> _Task goal_
How many lines in the data hold the string "together"? State the number alone.

> _Stored data entries_
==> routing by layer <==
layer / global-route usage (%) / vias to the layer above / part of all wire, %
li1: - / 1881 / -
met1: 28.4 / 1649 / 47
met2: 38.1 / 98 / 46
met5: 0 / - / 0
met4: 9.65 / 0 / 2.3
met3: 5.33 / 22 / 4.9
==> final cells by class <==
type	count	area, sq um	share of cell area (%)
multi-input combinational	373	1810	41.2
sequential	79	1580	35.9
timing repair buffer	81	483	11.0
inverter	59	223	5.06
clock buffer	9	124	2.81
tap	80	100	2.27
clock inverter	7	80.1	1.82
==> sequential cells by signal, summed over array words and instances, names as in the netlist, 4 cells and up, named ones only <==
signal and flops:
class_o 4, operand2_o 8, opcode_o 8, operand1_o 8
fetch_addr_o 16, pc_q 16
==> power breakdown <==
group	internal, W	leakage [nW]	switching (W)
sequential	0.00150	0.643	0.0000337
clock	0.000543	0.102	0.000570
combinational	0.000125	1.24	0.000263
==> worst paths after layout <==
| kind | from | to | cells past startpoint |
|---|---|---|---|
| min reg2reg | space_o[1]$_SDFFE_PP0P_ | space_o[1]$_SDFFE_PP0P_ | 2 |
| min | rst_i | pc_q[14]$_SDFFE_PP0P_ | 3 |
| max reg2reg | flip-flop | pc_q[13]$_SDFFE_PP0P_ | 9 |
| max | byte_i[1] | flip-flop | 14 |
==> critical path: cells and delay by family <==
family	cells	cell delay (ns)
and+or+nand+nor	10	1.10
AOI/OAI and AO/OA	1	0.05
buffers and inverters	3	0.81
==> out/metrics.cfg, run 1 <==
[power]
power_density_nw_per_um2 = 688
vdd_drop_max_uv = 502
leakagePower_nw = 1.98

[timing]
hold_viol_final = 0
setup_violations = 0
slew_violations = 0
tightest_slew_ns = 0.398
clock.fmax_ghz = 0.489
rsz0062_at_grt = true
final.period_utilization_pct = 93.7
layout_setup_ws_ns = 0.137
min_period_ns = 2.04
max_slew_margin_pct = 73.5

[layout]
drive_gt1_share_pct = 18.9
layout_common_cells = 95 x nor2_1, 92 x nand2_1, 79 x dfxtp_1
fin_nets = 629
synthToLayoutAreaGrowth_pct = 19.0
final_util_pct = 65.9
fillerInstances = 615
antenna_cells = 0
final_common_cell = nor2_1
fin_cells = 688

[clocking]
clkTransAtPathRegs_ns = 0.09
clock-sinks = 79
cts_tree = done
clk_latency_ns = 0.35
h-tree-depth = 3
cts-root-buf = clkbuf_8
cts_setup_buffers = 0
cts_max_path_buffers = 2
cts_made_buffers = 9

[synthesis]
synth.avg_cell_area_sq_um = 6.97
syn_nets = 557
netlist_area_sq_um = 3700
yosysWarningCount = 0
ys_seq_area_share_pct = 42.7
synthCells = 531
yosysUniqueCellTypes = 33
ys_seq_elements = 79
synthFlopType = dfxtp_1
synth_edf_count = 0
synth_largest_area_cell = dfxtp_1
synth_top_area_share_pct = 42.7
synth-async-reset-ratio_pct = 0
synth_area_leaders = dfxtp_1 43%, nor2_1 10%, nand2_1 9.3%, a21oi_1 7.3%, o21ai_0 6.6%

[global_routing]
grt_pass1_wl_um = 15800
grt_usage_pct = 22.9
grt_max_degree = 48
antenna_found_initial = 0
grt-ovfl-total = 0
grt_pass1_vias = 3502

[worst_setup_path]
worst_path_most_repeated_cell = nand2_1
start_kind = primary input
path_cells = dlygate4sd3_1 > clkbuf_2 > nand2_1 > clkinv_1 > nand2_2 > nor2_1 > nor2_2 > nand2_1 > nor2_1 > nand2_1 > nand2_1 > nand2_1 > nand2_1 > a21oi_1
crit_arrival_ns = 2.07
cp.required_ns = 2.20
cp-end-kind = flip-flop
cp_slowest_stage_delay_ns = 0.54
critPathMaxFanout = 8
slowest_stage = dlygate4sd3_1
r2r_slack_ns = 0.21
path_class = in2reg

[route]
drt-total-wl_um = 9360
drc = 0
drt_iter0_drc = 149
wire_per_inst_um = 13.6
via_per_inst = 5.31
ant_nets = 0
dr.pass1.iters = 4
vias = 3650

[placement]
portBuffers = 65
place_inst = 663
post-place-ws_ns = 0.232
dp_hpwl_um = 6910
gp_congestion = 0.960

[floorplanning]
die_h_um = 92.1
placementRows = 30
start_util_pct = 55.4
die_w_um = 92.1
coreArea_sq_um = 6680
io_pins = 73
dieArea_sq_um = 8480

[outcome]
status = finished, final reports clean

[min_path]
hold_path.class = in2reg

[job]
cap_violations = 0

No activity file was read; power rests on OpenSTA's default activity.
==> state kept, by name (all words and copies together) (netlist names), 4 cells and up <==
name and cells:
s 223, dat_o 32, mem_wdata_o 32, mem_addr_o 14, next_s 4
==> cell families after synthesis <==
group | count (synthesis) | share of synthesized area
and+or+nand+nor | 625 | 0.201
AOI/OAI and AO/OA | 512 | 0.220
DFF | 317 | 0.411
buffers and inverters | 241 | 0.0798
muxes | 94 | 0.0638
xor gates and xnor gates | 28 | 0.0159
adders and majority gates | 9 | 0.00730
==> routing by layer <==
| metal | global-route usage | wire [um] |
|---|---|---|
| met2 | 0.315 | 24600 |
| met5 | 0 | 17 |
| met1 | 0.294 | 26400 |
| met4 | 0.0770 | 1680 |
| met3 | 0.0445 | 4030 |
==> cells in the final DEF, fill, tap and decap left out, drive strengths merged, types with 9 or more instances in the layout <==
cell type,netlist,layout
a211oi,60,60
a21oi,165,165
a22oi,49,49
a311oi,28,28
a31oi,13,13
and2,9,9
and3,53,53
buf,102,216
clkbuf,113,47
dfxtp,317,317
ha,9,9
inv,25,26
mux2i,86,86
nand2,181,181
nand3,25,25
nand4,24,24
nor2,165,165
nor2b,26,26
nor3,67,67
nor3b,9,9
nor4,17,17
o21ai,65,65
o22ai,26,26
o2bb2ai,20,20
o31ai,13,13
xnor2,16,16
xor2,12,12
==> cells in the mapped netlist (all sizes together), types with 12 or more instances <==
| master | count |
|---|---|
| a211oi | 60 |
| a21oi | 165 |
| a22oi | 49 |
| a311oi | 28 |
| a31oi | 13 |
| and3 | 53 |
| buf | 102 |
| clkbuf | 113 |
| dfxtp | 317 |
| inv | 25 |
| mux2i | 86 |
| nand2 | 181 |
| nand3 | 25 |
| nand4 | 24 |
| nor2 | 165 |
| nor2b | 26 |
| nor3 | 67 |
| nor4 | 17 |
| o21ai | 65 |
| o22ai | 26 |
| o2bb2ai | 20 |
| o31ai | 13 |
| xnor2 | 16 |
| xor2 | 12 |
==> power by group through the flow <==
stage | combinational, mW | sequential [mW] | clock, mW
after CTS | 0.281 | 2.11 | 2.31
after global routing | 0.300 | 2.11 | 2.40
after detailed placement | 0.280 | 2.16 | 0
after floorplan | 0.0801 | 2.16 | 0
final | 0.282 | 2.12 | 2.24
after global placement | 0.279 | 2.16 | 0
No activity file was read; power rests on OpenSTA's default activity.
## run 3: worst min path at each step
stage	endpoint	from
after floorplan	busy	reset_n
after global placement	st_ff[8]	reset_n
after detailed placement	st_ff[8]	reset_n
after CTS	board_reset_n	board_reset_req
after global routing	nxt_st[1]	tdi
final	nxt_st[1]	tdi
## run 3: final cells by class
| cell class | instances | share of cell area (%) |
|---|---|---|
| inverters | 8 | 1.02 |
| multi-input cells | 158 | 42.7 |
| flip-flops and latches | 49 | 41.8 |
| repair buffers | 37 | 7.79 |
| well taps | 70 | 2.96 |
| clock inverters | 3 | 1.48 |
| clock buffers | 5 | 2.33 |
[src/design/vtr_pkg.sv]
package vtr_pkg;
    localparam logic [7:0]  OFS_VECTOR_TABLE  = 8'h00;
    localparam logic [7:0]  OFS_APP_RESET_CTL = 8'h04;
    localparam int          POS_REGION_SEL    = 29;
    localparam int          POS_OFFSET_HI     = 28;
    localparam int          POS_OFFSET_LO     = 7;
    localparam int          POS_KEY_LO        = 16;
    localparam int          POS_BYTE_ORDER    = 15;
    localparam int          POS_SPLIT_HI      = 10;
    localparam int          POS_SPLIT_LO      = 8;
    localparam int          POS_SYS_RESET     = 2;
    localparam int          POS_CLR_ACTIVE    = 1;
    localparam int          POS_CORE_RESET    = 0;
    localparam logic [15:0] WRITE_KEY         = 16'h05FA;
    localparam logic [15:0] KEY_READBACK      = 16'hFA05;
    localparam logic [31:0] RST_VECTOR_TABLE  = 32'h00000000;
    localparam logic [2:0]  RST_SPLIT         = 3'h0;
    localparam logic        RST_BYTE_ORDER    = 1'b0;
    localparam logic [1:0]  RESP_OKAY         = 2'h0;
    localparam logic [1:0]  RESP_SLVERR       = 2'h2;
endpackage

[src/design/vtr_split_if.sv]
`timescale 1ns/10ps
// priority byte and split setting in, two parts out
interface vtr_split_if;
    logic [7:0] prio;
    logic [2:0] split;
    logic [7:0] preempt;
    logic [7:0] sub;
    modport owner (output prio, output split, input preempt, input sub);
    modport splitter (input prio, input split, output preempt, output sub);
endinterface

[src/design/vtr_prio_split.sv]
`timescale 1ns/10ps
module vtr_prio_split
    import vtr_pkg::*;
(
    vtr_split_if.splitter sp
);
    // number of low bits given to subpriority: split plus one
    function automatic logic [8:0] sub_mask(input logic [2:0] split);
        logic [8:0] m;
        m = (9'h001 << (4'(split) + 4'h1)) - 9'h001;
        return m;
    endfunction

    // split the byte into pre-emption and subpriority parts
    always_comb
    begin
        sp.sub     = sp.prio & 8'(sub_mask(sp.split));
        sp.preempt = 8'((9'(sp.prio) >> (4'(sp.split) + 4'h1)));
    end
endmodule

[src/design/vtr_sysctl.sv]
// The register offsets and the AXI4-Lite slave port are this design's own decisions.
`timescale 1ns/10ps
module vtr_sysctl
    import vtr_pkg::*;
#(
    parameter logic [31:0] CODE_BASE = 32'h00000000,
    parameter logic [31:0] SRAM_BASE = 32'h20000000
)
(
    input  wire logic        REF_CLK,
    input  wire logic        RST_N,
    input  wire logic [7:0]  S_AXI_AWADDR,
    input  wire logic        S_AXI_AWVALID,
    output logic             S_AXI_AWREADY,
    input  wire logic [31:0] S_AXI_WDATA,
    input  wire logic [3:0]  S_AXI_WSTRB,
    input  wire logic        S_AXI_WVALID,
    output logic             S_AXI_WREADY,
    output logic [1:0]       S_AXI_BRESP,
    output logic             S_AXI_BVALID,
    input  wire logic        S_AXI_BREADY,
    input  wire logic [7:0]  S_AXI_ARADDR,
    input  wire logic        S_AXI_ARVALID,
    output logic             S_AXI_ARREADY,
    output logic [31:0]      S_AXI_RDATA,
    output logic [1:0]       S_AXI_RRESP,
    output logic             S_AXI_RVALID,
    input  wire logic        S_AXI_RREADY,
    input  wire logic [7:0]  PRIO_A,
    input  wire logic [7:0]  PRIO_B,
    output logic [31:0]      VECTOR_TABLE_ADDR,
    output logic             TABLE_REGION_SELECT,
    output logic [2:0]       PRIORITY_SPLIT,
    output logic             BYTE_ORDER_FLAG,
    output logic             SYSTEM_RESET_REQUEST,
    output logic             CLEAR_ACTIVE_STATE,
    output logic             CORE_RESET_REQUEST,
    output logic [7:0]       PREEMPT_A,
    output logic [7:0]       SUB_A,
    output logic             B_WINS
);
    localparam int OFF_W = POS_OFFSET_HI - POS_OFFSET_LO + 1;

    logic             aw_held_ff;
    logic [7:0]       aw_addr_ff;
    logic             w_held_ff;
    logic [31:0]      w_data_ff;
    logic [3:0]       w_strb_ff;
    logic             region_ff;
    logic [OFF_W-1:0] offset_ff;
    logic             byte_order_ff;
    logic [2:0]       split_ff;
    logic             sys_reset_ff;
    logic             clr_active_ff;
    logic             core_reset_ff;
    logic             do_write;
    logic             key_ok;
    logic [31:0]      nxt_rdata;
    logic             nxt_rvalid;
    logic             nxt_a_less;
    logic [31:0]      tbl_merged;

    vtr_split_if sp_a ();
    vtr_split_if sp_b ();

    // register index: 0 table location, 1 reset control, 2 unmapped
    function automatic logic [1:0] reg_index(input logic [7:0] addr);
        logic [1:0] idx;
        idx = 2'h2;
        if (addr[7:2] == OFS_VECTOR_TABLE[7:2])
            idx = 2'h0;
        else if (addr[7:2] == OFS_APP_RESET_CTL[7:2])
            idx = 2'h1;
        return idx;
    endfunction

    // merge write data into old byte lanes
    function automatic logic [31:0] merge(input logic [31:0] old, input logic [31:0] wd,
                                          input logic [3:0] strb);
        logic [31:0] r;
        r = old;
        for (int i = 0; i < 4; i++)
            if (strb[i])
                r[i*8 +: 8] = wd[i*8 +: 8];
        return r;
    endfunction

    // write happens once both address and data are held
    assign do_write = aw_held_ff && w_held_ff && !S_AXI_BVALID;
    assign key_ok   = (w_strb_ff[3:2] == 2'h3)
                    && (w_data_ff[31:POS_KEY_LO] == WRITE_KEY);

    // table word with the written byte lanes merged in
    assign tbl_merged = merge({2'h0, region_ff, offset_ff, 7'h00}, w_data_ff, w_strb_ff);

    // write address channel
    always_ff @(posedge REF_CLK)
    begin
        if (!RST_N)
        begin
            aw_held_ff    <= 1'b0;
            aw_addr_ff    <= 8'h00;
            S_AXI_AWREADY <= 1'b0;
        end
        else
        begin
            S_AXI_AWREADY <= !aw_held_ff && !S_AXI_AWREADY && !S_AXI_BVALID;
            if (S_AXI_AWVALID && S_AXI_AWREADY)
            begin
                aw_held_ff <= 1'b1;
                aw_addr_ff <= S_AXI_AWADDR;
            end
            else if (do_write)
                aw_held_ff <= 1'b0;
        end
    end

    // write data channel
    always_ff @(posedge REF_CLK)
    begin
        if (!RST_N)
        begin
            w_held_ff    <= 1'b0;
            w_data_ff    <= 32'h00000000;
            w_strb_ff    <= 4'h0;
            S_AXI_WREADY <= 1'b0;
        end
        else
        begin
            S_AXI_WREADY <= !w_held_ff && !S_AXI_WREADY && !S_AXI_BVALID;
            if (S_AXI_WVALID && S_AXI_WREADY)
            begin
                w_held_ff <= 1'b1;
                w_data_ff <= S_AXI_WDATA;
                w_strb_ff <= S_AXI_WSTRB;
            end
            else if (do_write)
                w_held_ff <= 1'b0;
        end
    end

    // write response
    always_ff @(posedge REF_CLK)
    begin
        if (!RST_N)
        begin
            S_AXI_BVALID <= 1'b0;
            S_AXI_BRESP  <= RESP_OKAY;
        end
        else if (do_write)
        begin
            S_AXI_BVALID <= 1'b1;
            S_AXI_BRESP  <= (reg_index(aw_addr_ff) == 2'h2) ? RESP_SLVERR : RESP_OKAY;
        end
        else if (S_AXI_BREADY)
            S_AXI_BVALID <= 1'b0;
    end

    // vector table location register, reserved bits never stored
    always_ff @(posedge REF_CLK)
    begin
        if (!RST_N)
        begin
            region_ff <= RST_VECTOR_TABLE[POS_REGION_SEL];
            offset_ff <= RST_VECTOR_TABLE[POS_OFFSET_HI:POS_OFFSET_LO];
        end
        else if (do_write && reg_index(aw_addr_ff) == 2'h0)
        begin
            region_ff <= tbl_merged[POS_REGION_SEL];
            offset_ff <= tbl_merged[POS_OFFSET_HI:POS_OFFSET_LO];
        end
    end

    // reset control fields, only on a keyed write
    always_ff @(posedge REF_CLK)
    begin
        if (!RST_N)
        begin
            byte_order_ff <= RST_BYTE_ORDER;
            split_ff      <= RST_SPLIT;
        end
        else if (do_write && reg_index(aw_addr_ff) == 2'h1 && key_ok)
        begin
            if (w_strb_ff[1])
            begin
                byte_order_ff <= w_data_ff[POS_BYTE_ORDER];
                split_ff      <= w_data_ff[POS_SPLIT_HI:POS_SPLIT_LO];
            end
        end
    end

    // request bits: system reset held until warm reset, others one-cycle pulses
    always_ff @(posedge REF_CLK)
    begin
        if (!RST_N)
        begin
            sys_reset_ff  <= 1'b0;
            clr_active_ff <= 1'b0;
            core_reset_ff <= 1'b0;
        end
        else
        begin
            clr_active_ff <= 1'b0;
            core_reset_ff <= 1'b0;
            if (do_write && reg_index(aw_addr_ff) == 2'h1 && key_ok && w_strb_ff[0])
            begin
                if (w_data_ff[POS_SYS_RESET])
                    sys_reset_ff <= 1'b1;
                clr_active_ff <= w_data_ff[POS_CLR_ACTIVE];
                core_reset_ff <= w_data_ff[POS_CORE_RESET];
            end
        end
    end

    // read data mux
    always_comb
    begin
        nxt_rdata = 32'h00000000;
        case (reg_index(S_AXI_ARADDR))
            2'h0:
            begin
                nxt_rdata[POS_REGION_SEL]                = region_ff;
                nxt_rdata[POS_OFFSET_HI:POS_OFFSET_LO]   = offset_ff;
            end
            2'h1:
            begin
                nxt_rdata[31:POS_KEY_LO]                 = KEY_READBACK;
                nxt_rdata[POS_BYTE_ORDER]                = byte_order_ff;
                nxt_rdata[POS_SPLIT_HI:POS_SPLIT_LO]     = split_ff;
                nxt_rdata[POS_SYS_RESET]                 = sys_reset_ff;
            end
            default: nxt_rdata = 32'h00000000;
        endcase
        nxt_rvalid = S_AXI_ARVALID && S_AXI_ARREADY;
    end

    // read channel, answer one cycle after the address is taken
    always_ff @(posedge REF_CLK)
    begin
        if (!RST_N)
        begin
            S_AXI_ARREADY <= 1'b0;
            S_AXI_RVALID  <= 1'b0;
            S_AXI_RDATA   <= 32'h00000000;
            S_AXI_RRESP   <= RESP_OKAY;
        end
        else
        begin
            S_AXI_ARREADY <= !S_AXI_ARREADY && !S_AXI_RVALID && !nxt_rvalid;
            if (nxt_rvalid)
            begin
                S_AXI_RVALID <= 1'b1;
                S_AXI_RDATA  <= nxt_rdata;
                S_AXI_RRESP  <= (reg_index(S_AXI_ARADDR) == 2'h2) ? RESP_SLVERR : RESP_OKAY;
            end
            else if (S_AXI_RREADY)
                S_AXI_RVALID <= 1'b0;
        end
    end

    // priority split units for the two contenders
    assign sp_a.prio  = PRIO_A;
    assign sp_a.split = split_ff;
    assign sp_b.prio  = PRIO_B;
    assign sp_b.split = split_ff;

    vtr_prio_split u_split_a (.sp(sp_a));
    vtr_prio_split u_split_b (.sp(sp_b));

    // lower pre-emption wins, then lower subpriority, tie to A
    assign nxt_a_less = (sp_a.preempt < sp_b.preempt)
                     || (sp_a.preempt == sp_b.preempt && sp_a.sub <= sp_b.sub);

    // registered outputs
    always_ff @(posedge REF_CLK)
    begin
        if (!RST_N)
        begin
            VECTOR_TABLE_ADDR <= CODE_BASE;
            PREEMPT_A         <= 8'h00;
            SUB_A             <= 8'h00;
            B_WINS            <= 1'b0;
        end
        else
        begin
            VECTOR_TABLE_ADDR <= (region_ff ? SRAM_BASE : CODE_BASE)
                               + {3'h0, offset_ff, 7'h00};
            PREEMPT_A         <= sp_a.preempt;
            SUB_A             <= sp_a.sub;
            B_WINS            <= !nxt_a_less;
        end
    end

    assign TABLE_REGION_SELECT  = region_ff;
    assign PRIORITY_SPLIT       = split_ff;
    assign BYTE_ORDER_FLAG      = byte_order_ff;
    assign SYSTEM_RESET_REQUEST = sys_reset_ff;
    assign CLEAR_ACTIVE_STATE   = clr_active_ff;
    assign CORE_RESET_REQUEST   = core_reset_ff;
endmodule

> _Output of the task_
2